* _EXERCISE AIM_
Reproduce only the top of the records, down to and including the line containing "Final cell count grows by 44%.".

* _RECORDS_
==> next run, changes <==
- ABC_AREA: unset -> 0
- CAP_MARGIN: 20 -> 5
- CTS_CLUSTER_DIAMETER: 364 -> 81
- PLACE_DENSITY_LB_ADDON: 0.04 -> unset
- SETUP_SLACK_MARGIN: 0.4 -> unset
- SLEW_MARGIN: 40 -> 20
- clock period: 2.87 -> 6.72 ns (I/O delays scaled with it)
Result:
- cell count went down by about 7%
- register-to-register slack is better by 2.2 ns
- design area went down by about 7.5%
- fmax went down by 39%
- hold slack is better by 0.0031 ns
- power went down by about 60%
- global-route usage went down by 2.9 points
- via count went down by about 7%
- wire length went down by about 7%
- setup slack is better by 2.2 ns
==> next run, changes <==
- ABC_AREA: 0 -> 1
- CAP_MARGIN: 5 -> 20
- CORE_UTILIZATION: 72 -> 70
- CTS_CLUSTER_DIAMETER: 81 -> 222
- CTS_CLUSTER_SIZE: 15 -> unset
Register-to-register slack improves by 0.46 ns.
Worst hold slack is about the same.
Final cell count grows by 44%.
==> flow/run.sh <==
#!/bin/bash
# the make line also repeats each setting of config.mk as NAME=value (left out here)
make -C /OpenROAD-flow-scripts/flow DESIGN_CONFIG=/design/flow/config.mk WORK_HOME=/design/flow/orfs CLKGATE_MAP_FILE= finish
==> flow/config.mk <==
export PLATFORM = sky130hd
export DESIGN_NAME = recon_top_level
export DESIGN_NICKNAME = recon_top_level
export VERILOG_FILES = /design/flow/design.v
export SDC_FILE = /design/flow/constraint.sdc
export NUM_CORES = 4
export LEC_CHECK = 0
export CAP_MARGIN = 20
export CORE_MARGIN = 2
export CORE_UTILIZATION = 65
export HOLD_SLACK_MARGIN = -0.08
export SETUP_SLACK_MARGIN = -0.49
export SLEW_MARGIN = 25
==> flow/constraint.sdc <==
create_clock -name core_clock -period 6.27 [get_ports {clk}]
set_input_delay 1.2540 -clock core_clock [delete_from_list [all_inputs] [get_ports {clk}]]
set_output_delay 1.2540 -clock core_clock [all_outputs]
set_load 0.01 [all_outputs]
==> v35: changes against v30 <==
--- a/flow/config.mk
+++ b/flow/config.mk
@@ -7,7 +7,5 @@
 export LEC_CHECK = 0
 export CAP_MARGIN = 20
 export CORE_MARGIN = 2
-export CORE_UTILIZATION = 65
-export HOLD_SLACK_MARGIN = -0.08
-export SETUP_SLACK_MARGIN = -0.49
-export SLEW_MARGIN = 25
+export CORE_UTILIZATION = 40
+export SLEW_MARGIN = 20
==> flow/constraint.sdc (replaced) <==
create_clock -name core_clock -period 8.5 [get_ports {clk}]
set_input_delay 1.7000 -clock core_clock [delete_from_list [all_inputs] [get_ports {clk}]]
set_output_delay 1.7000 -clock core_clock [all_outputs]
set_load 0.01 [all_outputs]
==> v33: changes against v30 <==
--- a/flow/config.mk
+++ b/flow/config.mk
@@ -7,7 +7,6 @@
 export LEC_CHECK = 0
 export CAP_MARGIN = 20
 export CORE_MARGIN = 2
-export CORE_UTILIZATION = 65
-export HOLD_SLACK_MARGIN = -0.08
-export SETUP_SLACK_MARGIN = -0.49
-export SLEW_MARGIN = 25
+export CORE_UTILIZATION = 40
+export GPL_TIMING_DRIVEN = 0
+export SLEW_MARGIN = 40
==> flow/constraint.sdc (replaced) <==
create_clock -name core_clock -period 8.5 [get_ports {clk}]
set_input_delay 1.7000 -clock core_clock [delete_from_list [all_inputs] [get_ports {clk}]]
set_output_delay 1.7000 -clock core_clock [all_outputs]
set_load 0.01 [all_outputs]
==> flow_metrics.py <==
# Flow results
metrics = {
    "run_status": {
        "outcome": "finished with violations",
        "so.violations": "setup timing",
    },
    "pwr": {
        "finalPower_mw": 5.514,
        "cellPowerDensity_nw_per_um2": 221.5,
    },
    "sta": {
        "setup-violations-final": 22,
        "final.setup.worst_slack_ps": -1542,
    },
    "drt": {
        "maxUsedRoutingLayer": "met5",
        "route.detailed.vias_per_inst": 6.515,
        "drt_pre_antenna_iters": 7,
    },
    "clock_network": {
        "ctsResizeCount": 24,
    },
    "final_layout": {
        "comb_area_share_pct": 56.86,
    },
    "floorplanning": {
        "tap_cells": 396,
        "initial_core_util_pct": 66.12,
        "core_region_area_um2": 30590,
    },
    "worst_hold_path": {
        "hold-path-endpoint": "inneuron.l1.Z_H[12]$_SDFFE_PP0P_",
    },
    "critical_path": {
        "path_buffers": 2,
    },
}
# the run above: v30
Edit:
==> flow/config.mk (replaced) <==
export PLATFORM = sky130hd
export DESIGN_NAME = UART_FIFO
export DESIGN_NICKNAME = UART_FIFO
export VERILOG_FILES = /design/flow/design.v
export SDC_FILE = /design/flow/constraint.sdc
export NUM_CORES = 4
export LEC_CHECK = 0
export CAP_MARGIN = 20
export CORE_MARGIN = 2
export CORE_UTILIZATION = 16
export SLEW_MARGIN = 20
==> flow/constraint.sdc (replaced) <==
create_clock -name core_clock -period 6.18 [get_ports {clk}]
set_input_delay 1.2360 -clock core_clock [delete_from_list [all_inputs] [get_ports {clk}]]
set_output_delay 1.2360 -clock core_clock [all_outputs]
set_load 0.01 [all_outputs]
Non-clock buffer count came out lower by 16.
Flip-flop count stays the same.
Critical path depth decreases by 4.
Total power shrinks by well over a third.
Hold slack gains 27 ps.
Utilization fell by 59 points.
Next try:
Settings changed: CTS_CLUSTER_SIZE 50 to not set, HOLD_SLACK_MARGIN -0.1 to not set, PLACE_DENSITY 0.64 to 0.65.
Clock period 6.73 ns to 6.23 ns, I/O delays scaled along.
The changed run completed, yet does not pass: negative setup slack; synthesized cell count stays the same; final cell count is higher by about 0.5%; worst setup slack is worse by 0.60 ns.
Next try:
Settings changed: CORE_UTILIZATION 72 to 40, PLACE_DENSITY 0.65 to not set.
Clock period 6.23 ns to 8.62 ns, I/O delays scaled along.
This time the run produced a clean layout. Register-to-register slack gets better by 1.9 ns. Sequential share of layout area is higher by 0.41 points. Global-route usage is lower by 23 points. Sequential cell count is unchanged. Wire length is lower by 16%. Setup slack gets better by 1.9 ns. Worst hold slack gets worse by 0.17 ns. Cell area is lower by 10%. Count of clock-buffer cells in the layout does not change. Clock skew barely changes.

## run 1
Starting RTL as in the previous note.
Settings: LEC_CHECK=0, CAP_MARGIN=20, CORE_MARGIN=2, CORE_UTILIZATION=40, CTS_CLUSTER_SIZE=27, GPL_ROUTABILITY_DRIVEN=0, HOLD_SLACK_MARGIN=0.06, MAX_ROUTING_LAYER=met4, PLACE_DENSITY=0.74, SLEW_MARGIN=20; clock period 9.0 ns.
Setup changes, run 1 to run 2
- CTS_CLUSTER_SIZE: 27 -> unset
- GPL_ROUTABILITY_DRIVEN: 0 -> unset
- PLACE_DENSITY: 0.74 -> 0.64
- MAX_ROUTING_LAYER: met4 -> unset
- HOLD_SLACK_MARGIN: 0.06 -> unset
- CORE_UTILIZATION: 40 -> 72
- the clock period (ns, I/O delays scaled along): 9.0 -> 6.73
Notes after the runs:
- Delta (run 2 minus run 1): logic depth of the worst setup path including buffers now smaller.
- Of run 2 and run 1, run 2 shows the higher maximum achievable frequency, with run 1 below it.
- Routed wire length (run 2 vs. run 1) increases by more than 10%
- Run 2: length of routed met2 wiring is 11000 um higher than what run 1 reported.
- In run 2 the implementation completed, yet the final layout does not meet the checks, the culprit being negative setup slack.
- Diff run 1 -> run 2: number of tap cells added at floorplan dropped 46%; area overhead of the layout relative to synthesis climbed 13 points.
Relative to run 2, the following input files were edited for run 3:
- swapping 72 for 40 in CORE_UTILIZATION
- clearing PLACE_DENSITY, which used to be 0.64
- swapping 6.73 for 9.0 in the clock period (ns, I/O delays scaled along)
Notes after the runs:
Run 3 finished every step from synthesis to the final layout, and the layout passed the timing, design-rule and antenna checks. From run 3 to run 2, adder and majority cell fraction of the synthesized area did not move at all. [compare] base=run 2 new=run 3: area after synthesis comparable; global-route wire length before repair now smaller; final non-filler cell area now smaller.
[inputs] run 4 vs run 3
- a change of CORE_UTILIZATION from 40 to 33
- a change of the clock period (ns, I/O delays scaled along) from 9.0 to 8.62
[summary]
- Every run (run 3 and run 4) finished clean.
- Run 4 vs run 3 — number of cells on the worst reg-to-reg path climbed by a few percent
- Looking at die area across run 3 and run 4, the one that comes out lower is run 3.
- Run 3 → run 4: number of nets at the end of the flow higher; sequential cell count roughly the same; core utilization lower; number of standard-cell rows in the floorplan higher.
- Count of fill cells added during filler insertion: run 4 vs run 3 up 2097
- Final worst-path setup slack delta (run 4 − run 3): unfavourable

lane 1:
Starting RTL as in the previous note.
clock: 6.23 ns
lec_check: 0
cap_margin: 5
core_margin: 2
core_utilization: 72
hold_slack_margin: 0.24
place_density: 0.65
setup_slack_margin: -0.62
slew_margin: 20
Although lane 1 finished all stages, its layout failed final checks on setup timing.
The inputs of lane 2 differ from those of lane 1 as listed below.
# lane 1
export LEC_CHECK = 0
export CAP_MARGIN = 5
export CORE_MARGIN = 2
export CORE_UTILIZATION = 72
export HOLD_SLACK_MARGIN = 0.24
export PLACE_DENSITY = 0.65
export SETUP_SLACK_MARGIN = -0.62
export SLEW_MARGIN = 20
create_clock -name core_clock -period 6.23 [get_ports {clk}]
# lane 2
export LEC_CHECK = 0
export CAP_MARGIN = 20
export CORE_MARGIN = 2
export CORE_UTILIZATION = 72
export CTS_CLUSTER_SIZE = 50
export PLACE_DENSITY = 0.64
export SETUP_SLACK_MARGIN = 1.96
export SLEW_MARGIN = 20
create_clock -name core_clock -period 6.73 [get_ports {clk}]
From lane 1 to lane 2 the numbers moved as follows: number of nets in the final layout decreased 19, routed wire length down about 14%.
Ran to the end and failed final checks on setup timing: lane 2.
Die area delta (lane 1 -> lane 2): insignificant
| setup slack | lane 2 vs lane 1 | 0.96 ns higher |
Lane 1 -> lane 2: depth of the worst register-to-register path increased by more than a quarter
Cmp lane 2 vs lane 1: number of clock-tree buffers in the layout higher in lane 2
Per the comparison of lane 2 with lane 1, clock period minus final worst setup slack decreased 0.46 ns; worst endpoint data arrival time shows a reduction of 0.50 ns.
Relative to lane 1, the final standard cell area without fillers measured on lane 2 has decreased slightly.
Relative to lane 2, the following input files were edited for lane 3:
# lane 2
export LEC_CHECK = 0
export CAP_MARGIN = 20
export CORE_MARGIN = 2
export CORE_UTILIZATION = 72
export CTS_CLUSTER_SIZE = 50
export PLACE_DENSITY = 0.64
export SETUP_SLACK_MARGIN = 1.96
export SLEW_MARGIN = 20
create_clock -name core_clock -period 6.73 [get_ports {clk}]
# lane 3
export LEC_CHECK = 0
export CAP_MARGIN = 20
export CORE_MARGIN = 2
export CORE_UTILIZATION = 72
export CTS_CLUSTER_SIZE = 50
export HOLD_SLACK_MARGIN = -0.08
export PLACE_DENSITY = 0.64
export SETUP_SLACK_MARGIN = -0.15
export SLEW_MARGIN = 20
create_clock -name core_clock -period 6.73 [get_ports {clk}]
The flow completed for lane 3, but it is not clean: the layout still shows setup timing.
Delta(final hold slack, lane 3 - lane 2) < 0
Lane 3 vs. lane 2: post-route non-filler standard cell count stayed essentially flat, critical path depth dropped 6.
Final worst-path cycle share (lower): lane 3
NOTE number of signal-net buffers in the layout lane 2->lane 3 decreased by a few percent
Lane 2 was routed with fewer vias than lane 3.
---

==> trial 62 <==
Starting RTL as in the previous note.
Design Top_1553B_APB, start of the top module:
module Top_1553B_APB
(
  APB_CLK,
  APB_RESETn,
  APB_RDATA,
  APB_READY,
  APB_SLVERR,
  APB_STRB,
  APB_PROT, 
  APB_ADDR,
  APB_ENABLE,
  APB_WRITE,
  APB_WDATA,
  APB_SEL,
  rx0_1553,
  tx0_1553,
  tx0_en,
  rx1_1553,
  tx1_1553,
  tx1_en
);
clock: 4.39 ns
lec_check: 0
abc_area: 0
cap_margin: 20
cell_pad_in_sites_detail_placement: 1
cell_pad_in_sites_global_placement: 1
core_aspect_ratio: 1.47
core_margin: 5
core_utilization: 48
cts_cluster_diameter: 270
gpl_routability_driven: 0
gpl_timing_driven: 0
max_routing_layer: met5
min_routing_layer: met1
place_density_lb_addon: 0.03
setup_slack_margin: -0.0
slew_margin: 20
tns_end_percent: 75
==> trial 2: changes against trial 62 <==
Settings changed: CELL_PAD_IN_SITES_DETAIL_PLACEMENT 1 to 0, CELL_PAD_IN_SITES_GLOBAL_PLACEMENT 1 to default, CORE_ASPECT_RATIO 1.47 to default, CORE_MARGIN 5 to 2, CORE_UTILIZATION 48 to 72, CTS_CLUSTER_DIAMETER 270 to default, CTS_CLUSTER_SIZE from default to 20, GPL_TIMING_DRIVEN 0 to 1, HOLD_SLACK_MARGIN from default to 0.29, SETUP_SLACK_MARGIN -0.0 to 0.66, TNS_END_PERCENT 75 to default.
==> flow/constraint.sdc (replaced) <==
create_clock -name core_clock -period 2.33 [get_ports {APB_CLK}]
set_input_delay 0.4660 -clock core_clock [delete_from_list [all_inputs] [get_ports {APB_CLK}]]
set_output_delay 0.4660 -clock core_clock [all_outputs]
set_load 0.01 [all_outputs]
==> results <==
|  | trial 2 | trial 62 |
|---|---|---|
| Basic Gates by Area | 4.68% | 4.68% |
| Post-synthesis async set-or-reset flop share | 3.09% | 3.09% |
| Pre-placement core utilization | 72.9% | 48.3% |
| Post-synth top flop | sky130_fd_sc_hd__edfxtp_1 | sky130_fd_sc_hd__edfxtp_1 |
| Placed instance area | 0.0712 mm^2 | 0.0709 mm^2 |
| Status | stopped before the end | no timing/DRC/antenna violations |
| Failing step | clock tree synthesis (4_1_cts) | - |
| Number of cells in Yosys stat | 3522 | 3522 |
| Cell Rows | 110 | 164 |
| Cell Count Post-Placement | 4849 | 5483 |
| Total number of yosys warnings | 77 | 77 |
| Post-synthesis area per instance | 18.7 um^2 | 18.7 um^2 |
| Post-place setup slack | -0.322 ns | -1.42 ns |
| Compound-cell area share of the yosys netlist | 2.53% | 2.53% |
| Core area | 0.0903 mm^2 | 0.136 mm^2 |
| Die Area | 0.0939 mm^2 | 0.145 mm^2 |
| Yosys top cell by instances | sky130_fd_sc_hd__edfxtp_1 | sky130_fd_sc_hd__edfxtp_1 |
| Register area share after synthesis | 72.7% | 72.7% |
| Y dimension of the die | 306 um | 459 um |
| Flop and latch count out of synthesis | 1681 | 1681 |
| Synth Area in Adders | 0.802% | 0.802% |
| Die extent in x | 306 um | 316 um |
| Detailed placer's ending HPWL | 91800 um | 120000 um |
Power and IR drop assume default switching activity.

* _RESULT_
==> next run, changes <==
- ABC_AREA: unset -> 0
- CAP_MARGIN: 20 -> 5
- CTS_CLUSTER_DIAMETER: 364 -> 81
- PLACE_DENSITY_LB_ADDON: 0.04 -> unset
- SETUP_SLACK_MARGIN: 0.4 -> unset
- SLEW_MARGIN: 40 -> 20
- clock period: 2.87 -> 6.72 ns (I/O delays scaled with it)
Result:
- cell count went down by about 7%
- register-to-register slack is better by 2.2 ns
- design area went down by about 7.5%
- fmax went down by 39%
- hold slack is better by 0.0031 ns
- power went down by about 60%
- global-route usage went down by 2.9 points
- via count went down by about 7%
- wire length went down by about 7%
- setup slack is better by 2.2 ns
==> next run, changes <==
- ABC_AREA: 0 -> 1
- CAP_MARGIN: 5 -> 20
- CORE_UTILIZATION: 72 -> 70
- CTS_CLUSTER_DIAMETER: 81 -> 222
- CTS_CLUSTER_SIZE: 15 -> unset
Register-to-register slack improves by 0.46 ns.
Worst hold slack is about the same.
Final cell count grows by 44%.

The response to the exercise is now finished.